My father never spoke ill of his brother, in fact, he would retell tame versions of the no good they would get into, back in their day.

One time, I remember them arguing… it was late at night.

They were downstairs and I was supposed to be in bed.

It wasn’t too long after my accident, but I was able to put my own hearing aids in after a lot of practice.

I crept down the stairs and stood quietly just outside the parlor door.

I even held my breath so I could listen better.

Uncle Nicholas was yelling about something not being fair.

I just chalked it up to being something about grown-up stuff; real estate, money, or work.

Now I know it probably had something to do with the family business, the Mafia to be exact.

Moses on a motorboat, my daddy is a full-fledged Tony Soprano!

Andrea carries over my cold mug of inspiration and sets it down before me. She must have noticed me staring blankly at the wall for quite some time, while drowning in my own thoughts. I sip from its disappointing contents, ahead of setting down the drink and rubbing at my temples.

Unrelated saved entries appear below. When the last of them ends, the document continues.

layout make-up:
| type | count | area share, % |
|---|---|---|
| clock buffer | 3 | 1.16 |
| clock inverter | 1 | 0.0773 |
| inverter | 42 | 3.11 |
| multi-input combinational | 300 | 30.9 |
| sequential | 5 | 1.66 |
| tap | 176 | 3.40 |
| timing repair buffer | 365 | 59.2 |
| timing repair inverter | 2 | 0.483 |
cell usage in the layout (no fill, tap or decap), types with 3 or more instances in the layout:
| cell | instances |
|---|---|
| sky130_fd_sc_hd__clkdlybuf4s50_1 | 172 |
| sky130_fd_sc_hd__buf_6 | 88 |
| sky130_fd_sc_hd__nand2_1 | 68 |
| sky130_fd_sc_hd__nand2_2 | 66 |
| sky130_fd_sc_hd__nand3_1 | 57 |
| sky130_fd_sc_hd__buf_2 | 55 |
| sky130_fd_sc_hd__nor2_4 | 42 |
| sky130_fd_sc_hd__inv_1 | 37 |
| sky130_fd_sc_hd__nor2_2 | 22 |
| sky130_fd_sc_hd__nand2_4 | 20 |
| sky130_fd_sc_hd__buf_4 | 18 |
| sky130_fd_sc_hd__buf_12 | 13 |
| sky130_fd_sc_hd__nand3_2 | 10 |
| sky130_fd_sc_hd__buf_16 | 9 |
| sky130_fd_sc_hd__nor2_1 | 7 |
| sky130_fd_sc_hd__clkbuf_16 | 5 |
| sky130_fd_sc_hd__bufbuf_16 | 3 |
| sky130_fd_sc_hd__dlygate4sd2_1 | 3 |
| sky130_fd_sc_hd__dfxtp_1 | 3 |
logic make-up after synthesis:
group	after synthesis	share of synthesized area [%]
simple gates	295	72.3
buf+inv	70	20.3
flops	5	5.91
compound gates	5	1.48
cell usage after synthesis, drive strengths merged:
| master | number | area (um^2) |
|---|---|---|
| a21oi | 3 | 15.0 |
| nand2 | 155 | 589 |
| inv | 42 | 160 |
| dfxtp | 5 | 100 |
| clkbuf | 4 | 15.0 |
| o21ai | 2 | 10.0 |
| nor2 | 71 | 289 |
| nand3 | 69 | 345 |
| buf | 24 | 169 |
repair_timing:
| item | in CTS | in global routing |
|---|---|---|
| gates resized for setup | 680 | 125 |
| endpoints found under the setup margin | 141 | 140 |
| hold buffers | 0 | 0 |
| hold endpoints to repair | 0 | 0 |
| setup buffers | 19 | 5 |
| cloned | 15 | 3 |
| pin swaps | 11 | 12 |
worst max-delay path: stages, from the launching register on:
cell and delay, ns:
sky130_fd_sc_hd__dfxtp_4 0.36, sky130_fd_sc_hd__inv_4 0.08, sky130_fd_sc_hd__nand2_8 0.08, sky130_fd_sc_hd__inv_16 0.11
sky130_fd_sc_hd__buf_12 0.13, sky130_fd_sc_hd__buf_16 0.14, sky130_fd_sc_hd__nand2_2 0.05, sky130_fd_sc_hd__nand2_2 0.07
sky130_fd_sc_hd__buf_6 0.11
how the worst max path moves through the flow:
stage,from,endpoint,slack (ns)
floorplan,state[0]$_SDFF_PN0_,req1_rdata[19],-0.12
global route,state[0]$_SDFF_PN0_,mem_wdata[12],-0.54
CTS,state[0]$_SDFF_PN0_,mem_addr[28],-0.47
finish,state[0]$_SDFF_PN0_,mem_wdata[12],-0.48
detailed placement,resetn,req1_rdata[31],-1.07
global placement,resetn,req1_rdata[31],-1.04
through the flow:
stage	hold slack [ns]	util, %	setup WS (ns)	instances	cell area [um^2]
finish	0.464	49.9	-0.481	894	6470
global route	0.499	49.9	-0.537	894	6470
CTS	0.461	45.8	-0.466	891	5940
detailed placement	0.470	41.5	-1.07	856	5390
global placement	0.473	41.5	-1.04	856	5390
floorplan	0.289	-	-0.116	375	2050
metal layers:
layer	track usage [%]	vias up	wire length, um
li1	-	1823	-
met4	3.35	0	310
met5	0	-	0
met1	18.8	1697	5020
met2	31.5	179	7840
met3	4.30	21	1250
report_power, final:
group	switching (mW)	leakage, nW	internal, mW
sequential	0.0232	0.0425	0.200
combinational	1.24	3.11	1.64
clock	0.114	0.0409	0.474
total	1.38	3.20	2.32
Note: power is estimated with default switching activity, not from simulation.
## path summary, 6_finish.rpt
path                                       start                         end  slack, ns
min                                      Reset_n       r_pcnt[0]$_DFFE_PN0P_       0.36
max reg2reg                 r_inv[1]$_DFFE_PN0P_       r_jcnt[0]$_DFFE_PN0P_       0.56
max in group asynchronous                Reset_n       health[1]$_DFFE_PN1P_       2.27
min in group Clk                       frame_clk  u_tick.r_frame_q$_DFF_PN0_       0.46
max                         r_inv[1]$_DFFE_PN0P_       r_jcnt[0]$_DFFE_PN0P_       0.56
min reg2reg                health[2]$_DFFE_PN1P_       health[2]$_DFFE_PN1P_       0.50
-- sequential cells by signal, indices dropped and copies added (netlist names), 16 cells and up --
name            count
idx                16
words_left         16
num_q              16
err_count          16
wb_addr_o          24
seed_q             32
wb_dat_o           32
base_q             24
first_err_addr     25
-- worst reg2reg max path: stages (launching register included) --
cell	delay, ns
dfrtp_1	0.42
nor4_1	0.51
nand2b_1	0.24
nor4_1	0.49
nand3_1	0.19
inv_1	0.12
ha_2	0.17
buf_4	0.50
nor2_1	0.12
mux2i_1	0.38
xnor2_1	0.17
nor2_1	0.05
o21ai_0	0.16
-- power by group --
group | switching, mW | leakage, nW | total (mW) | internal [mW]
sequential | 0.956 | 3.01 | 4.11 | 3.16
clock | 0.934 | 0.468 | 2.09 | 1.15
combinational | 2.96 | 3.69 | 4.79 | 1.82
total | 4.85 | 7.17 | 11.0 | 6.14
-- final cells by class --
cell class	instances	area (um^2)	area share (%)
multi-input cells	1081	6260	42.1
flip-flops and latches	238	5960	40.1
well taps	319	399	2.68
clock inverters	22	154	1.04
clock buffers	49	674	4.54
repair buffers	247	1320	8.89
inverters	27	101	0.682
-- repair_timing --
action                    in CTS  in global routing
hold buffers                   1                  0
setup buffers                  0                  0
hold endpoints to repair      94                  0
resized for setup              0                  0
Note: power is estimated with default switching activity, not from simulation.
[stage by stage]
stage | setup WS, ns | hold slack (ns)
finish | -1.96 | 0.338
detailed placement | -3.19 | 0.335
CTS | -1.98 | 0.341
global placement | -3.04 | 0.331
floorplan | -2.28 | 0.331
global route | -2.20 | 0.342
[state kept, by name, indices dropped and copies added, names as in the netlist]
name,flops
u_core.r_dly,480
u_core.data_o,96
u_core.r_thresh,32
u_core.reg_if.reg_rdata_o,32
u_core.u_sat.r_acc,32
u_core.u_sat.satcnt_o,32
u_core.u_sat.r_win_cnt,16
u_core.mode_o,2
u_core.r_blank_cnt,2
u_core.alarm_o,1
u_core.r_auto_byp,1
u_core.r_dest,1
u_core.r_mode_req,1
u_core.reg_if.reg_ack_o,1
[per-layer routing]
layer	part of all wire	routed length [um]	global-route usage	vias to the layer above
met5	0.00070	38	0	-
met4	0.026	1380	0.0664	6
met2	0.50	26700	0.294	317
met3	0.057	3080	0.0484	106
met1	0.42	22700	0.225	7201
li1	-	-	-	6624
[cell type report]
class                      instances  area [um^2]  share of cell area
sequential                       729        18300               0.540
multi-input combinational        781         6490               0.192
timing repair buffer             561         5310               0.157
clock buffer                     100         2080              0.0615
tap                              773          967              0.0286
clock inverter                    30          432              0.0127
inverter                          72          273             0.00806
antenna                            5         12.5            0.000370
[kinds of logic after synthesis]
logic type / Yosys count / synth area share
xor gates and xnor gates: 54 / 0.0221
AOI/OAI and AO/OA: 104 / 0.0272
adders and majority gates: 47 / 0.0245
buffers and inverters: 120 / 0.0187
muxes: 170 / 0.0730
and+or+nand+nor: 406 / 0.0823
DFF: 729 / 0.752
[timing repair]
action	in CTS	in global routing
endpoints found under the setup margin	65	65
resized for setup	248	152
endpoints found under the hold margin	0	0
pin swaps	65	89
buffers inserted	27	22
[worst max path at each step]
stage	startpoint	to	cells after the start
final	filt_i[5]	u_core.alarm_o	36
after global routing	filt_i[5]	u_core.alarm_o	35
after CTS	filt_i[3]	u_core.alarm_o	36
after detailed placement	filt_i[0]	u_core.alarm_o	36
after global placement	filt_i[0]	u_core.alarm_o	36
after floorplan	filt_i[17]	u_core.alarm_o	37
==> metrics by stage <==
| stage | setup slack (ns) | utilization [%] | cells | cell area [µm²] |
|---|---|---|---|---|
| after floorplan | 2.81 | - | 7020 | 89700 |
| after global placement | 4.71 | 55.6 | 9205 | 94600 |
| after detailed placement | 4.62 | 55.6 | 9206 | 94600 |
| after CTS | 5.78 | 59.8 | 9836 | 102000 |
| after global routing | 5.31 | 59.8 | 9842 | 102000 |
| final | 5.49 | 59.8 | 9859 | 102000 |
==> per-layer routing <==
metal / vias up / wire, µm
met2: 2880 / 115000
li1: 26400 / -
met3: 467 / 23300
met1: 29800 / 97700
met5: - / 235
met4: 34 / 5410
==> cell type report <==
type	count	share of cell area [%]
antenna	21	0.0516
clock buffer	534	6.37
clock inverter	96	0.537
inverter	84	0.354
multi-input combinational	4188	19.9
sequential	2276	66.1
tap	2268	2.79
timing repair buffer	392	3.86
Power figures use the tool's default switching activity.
==> src/rtl/instr_issue_queue.sv <==
// Circular instruction buffer feeding the CPU i_datain port.
// Issue FSM pops one word per unstalled cycle with optional NOP gap.
module instr_issue_queue #(
    parameter int DATA_W  = 32,
    parameter int DEPTH   = 16,
    parameter int NOP_GAP = 0,
    parameter int CNT_W   = 16
) (
    input  logic                     clock,
    input  logic                     reset,
    input  logic                     wr_en,
    input  logic [DATA_W-1:0]        wr_data,
    output logic                     full,
    output logic                     empty,
    output logic [$clog2(DEPTH):0]   level,
    input  logic                     run,
    input  logic                     stall,
    output logic [DATA_W-1:0]        i_datain,
    output logic                     issue_valid,
    output logic [CNT_W-1:0]         issued_cnt
);

    localparam int PW = $clog2(DEPTH);
    localparam int LW = PW + 1;

    typedef enum logic [1:0] {IDLE, ISSUE, GAP} state_t;

    state_t              state_q, state_d;
    logic [2:0]          gap_q, gap_d;
    logic [PW-1:0]       rd_q, rd_d, wr_q, wr_d;
    logic [LW-1:0]       level_q, level_d;
    logic [DATA_W-1:0]   data_q, data_d;
    logic                valid_q, valid_d;
    logic [CNT_W-1:0]    cnt_q, cnt_d;
    logic [DATA_W-1:0]   mem_q [DEPTH];
    logic                push, pop;

    assign full        = (level_q == LW'(DEPTH));
    assign empty       = (level_q == '0);
    assign level       = level_q;
    assign i_datain    = data_q;
    assign issue_valid = valid_q;
    assign issued_cnt  = cnt_q;

    assign push = wr_en && !full;

    always_comb begin
        state_d = state_q;
        gap_d   = gap_q;
        data_d  = data_q;
        valid_d = valid_q;
        cnt_d   = cnt_q;
        pop     = 1'b0;
        unique case (state_q)
            IDLE: begin
                data_d  = '0;
                valid_d = 1'b0;
                if (run && !stall) state_d = ISSUE;
            end
            ISSUE: begin
                if (!run) begin
                    state_d = IDLE;
                    gap_d   = '0;
                    data_d  = '0;
                    valid_d = 1'b0;
                end else if (!stall) begin
                    if (!empty) begin
                        pop     = 1'b1;
                        data_d  = mem_q[rd_q];
                        valid_d = 1'b1;
                        cnt_d   = cnt_q + CNT_W'(1);
                        if (NOP_GAP > 0) begin
                            state_d = GAP;
                            gap_d   = 3'(NOP_GAP);
                        end
                    end else begin
                        data_d  = '0;
                        valid_d = 1'b0;
                    end
                end
            end
            GAP: begin
                if (!run) begin
                    state_d = IDLE;
                    gap_d   = '0;
                    data_d  = '0;
                    valid_d = 1'b0;
                end else if (!stall) begin
                    data_d  = '0;
                    valid_d = 1'b0;
                    gap_d   = gap_q - 3'd1;
                    // last bubble: next cycle may issue again
                    if (gap_q == 3'd1) state_d = ISSUE;
                end
            end
            default: state_d = IDLE;
        endcase
    end

    always_comb begin
        rd_d    = pop  ? rd_q + PW'(1) : rd_q;
        wr_d    = push ? wr_q + PW'(1) : wr_q;
        level_d = level_q;
        if (push && !pop)      level_d = level_q + LW'(1);
        else if (!push && pop) level_d = level_q - LW'(1);
    end

    always_ff @(posedge clock) begin
        if (reset) begin
            state_q <= IDLE;
            gap_q   <= '0;
            rd_q    <= '0;
            wr_q    <= '0;
            level_q <= '0;
            data_q  <= '0;
            valid_q <= 1'b0;
            cnt_q   <= '0;
        end else begin
            state_q <= state_d;
            gap_q   <= gap_d;
            rd_q    <= rd_d;
            wr_q    <= wr_d;
            level_q <= level_d;
            data_q  <= data_d;
            valid_q <= valid_d;
            cnt_q   <= cnt_d;
        end
    end

    always_ff @(posedge clock) begin
        if (!reset && push) mem_q[wr_q] <= wr_data;
    end

endmodule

“Okay!” I finally proclaim.

Andrea puts a hand to her chest in response to my sudden outburst.

“Sorry…” I force a smile, understanding that she too must be on edge. “But why would my uncle be lying?”

She sits next to me, with her third cup of jet fuel since I emerged this morning. How is she not jittery as hell? “That’s what I’ve been trying to figure out,” she reveals. Continuing with the theme of deception, I see.

Apparently, we’re both veering around the question…

about how she knows so much. I lean back playing along, while remaining transfixed on the whiteboard.

Andrea replicating my motions. I so wish Theo was here.

He loved this shit. Figuring out things way before it should be humanly possible.

Playing the game Clue with him was the worst!

I stand to study the board closer. The names we have displayed and how all the lines in the middle connect. The papers off to the side with “My start date at the Black Sheep” correlating to “Brodi’s disappearance” on one and “Officer Kent,” “Creepy Craig,” and my “uncle” on the other.